Huelva, 30 nov (EFE).- Los últimos trabajos arqueológicos en el yacimiento romano de Isla Canela-Punta del Moral, en Ayamonte (Huelva), han sacado a la luz una necrópolis de incineración, inédita hasta la fecha, cuyo máximo exponente será el hallazgo de un nuevo monumento funerario.

El hallazgo en este yacimiento arqueológico, en el estuario del río Guadiana, se ha producido a raíz del inicio de la obra de reforma de la carretera que da acceso a la aldea de Punta del Moral, para la que se estimó una zona cautelada en la que se especificaron dos áreas.

En una de ellas, según se recoge en el informe realizado por los arqueólogos Jesús de Haro, Benjamón Cabaco y Elisabeth García, al que ha tenido acceso Efe, es donde se ha descubierto esa necrópolis que, según los expertos, habla por primera vez de la existencia de áreas funcionales en el interior de este espacio sacro.

Se trata de un hallazgo "singular y de gran importancia histórica" dentro del contexto general de conocimiento relativo al mundo funerario del Periodo Romano de la Provincia de Huelva.

Es una construcción de planta circular/circuloide elaborada en fábrica de mampuestos de pizarras y compuesta de dos cuerpos estructurales, Anillo y Cámara, alcanzando unas dimensiones de 3,50x3,00 metros.
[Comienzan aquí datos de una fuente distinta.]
Source: an optimization exercise on an open RTL-to-GDS flow (aim: small area and a short achievable clock period). Production flows keep margins and buffers that such runs may drop. Function was checked by simulation only, so behaviour that the tests miss may differ from the original.

## main
==> flow/design.v (excerpt) <==
module part2 (
    clear,
    clock,
    digit,
    digit_valid,
    end_of_line,
    total,
    line_result
);
    input clear;
    input clock;
    input [3:0] digit;
    input digit_valid;
    input end_of_line;
    output [63:0] total;
    output [47:0] line_result;
    reg [47:4] z;        
    reg [3:0] x0;        
    reg [39:0] ls;       
    reg [4:0] lg;        
    reg [5:1] lp;        
    reg [63:0] tot;
    integer k;
    reg  [11:1] shr;     
    wire        sh0 = shr[1] | (x0 < digit);    
    wire [3:0]  y0 = sh0 ? digit : x0;
    wire [47:0] y = {z, y0};
    reg  [11:1] ysh;
    always @(*) begin
        ysh[11] = y[47:44] < y[43:40];
        for (k = 10; k >= 1; k = k - 1)
            ysh[k] = ysh[k + 1] | (y[4 * k +: 4] < y[4 * k - 4 +: 4]);
    end
    reg  [47:4] zn;
    always @(*)
        for (k = 1; k < 12; k = k + 1)
            zn[4 * k +: 4] = ysh[k] ? y[4 * k - 4 +: 4] : y[4 * k +: 4];
    wire [3:0] r0;    
    assign r0[0] = (y[3:0] == 4'd1) | (y[3:0] == 4'd3) | (y[3:0] == 4'd5) | (y[3:0] == 4'd7) | (y[3:0] == 4'd9) | (y[3:0] == 4'd11) | (y[3:0] == 4'd13) | (y[3:0] == 4'd15);
  ...
For scale: ~160 flip-flops, ~120 I/O pins, about 16000 sq um of cells after synthesis.
==> flow/config.mk <==
export PLATFORM = sky130hd
export DESIGN_NAME = part2
export DESIGN_NICKNAME = part2
export VERILOG_FILES = /design/flow/design.v
export SDC_FILE = /design/flow/constraint.sdc
export NUM_CORES = 4
export LEC_CHECK = 0
export ABC_AREA = 1
export CAP_MARGIN = 20
export CORE_MARGIN = 2
export CORE_UTILIZATION = 40
export SETUP_SLACK_MARGIN = 2.45
export SLEW_MARGIN = 20
==> flow/constraint.sdc <==
create_clock -name core_clock -period 6.5 [get_ports {clock}]
set_input_delay 1.3000 -clock core_clock [delete_from_list [all_inputs] [get_ports {clock}]]
set_output_delay 1.3000 -clock core_clock [all_outputs]
set_load 0.01 [all_outputs]
standard.sh (not shown) runs the stock make flow with config.mk's settings and CLKGATE_MAP_FILE= SYNTH_SCRIPT=/design/flow/synth_recipe.tcl, a recipe that flattens the netlist after the stock synthesis.
==> flow/flow/run.sh <==
#!/bin/bash
# The standard layout (standard.sh), with these changes:
#  - synthesis leaves adders to ABC as plain gates (ADDER_MAP_FILE empty: no
#    full or half adder cells), so ABC can restructure the arithmetic;
#  - ABC's area script maps for a delay target (flow/abc_area.script) instead
#    of the unreachable default, so it can recover area off the critical paths;
set -euo pipefail
here=$(pwd)
rm -rf "$here/synth_scripts"
cp -r "$FLOW_HOME/scripts" "$here/synth_scripts"
cp "$here/flow/abc_area.script" "$here/synth_scripts/abc_area.script"
bash standard.sh ADDER_MAP_FILE= SCRIPTS_DIR="$here/synth_scripts" synth > synth.log 2>&1
export BUFFER_PORTS_ARGS="-buffer_cell sky130_fd_sc_hd__buf_2"
bash standard.sh ADDER_MAP_FILE= "BUFFER_PORTS_ARGS=$BUFFER_PORTS_ARGS" finish > layout.log 2>&1
==> flow/flow/abc_area.script <==
strash
dch -f
map -D 2500 -A 0.9
topo
stime -c
buffer -c
upsize -c -D 2500
dnsize -c -D 2500
main was carried through to the last stage, and its layout satisfied the timing, DRC and antenna checks.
En su entorno inmediato se localiza un área de cremación para la acometida de los rituales asociados a los enterramientos de incineración que se acometieron en el lugar, conformando todo el conjunto un área Sacra que se complementa con la aparición de muros que delimitarán físicamente este espacio, separándolo de las inhumaciones que se desarrollan al oeste en la misma necrópolis.

Alrededor de ese Espacio Sacro se disponen los diversos depósitos funerarios, registrados también con estas nuevas excavaciones, con los restos de las cremaciones de los difuntos, dispuestos en fosas individualizadas.
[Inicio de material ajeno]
Background: an optimization exercise with open tools, aiming at small area. Do not read the settings as production practice.
Function was checked by simulation only, so behaviour that the tests miss may differ from the original.
Power and IR drop assume default switching activity.

## old
// cpu
module cpu(
  CLK,
  rst,
  MEMD,
  MEMRDY,
  addr,
  memDat,
  memWrite,
  halted
  );
clock: 7.0 ns
lec_check: 0
cap_margin: 20
core_margin: 2
core_utilization: 55
slew_margin: 20
standard.sh (not shown) runs the stock make flow with config.mk's settings and CLKGATE_MAP_FILE= SYNTH_SCRIPT=/design/flow/synth_recipe.tcl, a recipe that flattens the netlist after the stock synthesis.
==> flow/flow/run.sh <==
#!/bin/bash
# Layout flow for this design: the standard layout (standard.sh) with
#  - synthesis as standard.sh runs it, except that ABC maps the logic with
#    flow/abc.script (delay-optimal mapping with extra area recovery, without
#    the gate upsizing and buffering of ORFS's speed script; the resizer
#    buffers and sizes after placement). Registers are mapped before ABC
#    runs, so they are the standard synthesis's, with the same names and cells.
#  - buf_1 port buffers,
#  - a clock tree of clkbuf_8 clusters of at most 12 sinks, without dummy loads.
# Each tool's output goes to synth.log and layout.log in this folder; ORFS's
# per-step logs are under orfs/logs.
set -euo pipefail
here=$(pwd)
mkdir -p synth_scripts
for f in "$FLOW_HOME"/scripts/*; do ln -s "$f" synth_scripts/; done
rm synth_scripts/abc_speed.script
cp flow/abc.script synth_scripts/abc_speed.script
SCRIPTS_DIR=$here/synth_scripts bash standard.sh synth > synth.log 2>&1
export BUFFER_PORTS_ARGS="-buffer_cell sky130_fd_sc_hd__buf_1"
export CTS_ARGS="-sink_clustering_enable -repair_clock_nets -dont_use_dummy_load -buf_list sky130_fd_sc_hd__clkbuf_8 -sink_clustering_size 12 -sink_clustering_max_diameter 60"
bash standard.sh > layout.log 2>&1
==> flow/flow/abc.script <==
&get -n
&st
&dch
&nf -F 10 -A 4
&put
topo
#### Input delta (new over old)
# old
export LEC_CHECK = 0
export CAP_MARGIN = 20
export CORE_MARGIN = 2
export CORE_UTILIZATION = 55
export SLEW_MARGIN = 20
create_clock -name core_clock -period 7.0 [get_ports {CLK}]
# new
export LEC_CHECK = 0
export CAP_MARGIN = 5
export CORE_MARGIN = 2
export CORE_UTILIZATION = 55
export GPL_TIMING_DRIVEN = 0
export SLEW_MARGIN = 5
create_clock -name core_clock -period 7.0 [get_ports {CLK}]
[summary]
Compared with old, routed length on met2 in new decreased slightly.
Compared with old, in new average vias per placed instance climbed 1.0%, required time reported for the critical path endpoint moved up.
Iteration count of the initial detailed-routing pass on new is up relative to old.
~same layout buffering overhead excluding clock cells in old and new
Delta (new minus old): number of cells on the worst reg-to-reg path up 2, share of total power in combinational logic -1.3 points, final wirelength now smaller.

* * *

Another version of the RTL of cpu (not shown whole).
For scale: roughly 2,300 cells after synthesis, roughly 360 flip-flops, about 69 I/O pins, ~0.021 mm^2 of cells after synthesis.
export LEC_CHECK = 0
export CAP_MARGIN = 20
export CORE_MARGIN = 2
export CORE_UTILIZATION = 60
export PLACE_DENSITY = 0.68
export SLEW_MARGIN = 20
create_clock -name core_clock -period 7.0 [get_ports {CLK}]
==> flow/flow/run.sh <==
#!/bin/bash
# Layout flow for this design: the standard layout (standard.sh) with
#  - synthesis as standard.sh runs it, except that ABC maps the logic with
#    flow/abc.script (delay-optimal mapping with extra area recovery, without
#    the gate upsizing and buffering of ORFS's speed script; the resizer
#    buffers and sizes after placement). Registers are mapped before ABC
#    runs, so they are the standard synthesis's, with the same names and cells.
#  - buf_1 port buffers,
#  - a clock tree of clkbuf_8 clusters of at most 14 sinks, without dummy loads.
# Each tool's output goes to synth.log and layout.log in this folder; ORFS's
# per-step logs are under orfs/logs.
set -euo pipefail
here=$(pwd)
mkdir -p synth_scripts
for f in "$FLOW_HOME"/scripts/*; do ln -s "$f" synth_scripts/; done
rm synth_scripts/abc_speed.script
cp flow/abc.script synth_scripts/abc_speed.script
SCRIPTS_DIR=$here/synth_scripts bash standard.sh synth > synth.log 2>&1
export BUFFER_PORTS_ARGS="-buffer_cell sky130_fd_sc_hd__buf_1"
export CTS_ARGS="-sink_clustering_enable -repair_clock_nets -dont_use_dummy_load -buf_list sky130_fd_sc_hd__clkbuf_8 -sink_clustering_size 14 -sink_clustering_max_diameter 64"
bash standard.sh > layout.log 2>&1
Scripts as last shown in full above: flow/flow/abc.script
The baseline finished with timing, DRC and antenna clean.
Then changed:
--- a/flow/config.mk
+++ b/flow/config.mk
@@ -8,5 +8,5 @@
 export CAP_MARGIN = 20
 export CORE_MARGIN = 2
-export CORE_UTILIZATION = 60
-export PLACE_DENSITY = 0.68
+export CORE_UTILIZATION = 65
+export PLACE_DENSITY = 0.72
 export SLEW_MARGIN = 20
The changed run completed without violations; clock skew is lower by 0.024 ns; count of clock-buffer cells in the layout is lower by 3; non-clock buffer count is higher by 7; worst setup slack is better by 0.095 ns; global-route usage is higher by 3.9 points; final cell count is lower by 1.2%; sequential power hardly moves; critical path depth is lower by 3; via count is higher by 1.1%; routed wire length is lower by 0.54%.
Then changed:
--- a/flow/flow/run.sh
+++ b/flow/flow/run.sh
@@ -7,5 +7,5 @@
 #    runs, so they are the standard synthesis's, with the same names and cells.
 #  - buf_1 port buffers,
-#  - a clock tree of clkbuf_8 clusters of at most 14 sinks, without dummy loads.
+#  - a clock tree of clkbuf_8 clusters of at most 12 sinks, without dummy loads.
 # Each tool's output goes to synth.log and layout.log in this folder; ORFS's
 # per-step logs are under orfs/logs.
@@ -18,4 +18,4 @@
 SCRIPTS_DIR=$here/synth_scripts bash standard.sh synth > synth.log 2>&1
 export BUFFER_PORTS_ARGS="-buffer_cell sky130_fd_sc_hd__buf_1"
-export CTS_ARGS="-sink_clustering_enable -repair_clock_nets -dont_use_dummy_load -buf_list sky130_fd_sc_hd__clkbuf_8 -sink_clustering_size 14 -sink_clustering_max_diameter 64"
+export CTS_ARGS="-sink_clustering_enable -repair_clock_nets -dont_use_dummy_load -buf_list sky130_fd_sc_hd__clkbuf_8 -sink_clustering_size 12 -sink_clustering_max_diameter 60"
 bash standard.sh > layout.log 2>&1
--- a/flow/config.mk
+++ b/flow/config.mk
@@ -8,5 +8,4 @@
 export CAP_MARGIN = 20
 export CORE_MARGIN = 2
-export CORE_UTILIZATION = 65
-export PLACE_DENSITY = 0.72
+export CORE_UTILIZATION = 55
 export SLEW_MARGIN = 20
Effect:
- worst setup slack gains 0.014 ns
- maximum frequency stays flat
- non-clock buffer count is unchanged
- via count shrinks by 1.9%
- design area grows by 0.92%
- power grows by 2.5%

## separate check: timing with driven ports
The results above use ideal ports. As a check the final layouts listed here were re-extracted and re-timed, cells and wires unchanged.
Step 1: set_driving_cell puts a clkbuf_16 on CLK and a buf_2 on each other input, an assumption about the parent block.
Step 2 times the ports against the registers' clock, not the clock port: input delays grow and output delays shrink by t, the midpoint of the rising clock arrivals with the driver on.
Three values: ideal, step 1, step 2; two values: the first two.
run	t (ns)	setup slack, ns	worst setup path at the end
old	0.667	1.145 / 1.145 / 1.145	register to register
new	0.666	0.221 / 0.221 / 0.221	register to register
the first run of note 2	0.662	1.074 / 1.074 / 1.074	register to register
the second run of note 2	0.710	1.169 / 1.169 / 1.169	register to register
the third run of note 2	0.652	1.182 / 1.182 / 1.182	register to register
After both steps setup and hold are still met in every run listed.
Son fosas de enterramientos en donde aparecen elementos de ajuares personales en homenaje a los difuntos -monedas, útiles de bronce, elementos de adorno metálicos, copas y jarritos de vidrio o de cerámica, ollitas o lucernas fragmentadas-, restos del soporte de los enterramientos y numerosos restos de los desechos de los banquetes fúnebres asociados al ritual del enterramiento en sí.

Se trata, según los expertos, de una necrópolis que presenta una alta potencialidad de cara a investigaciones futuras, por su complejidad, características, proceso de monumentalización y coexistencia de ritos.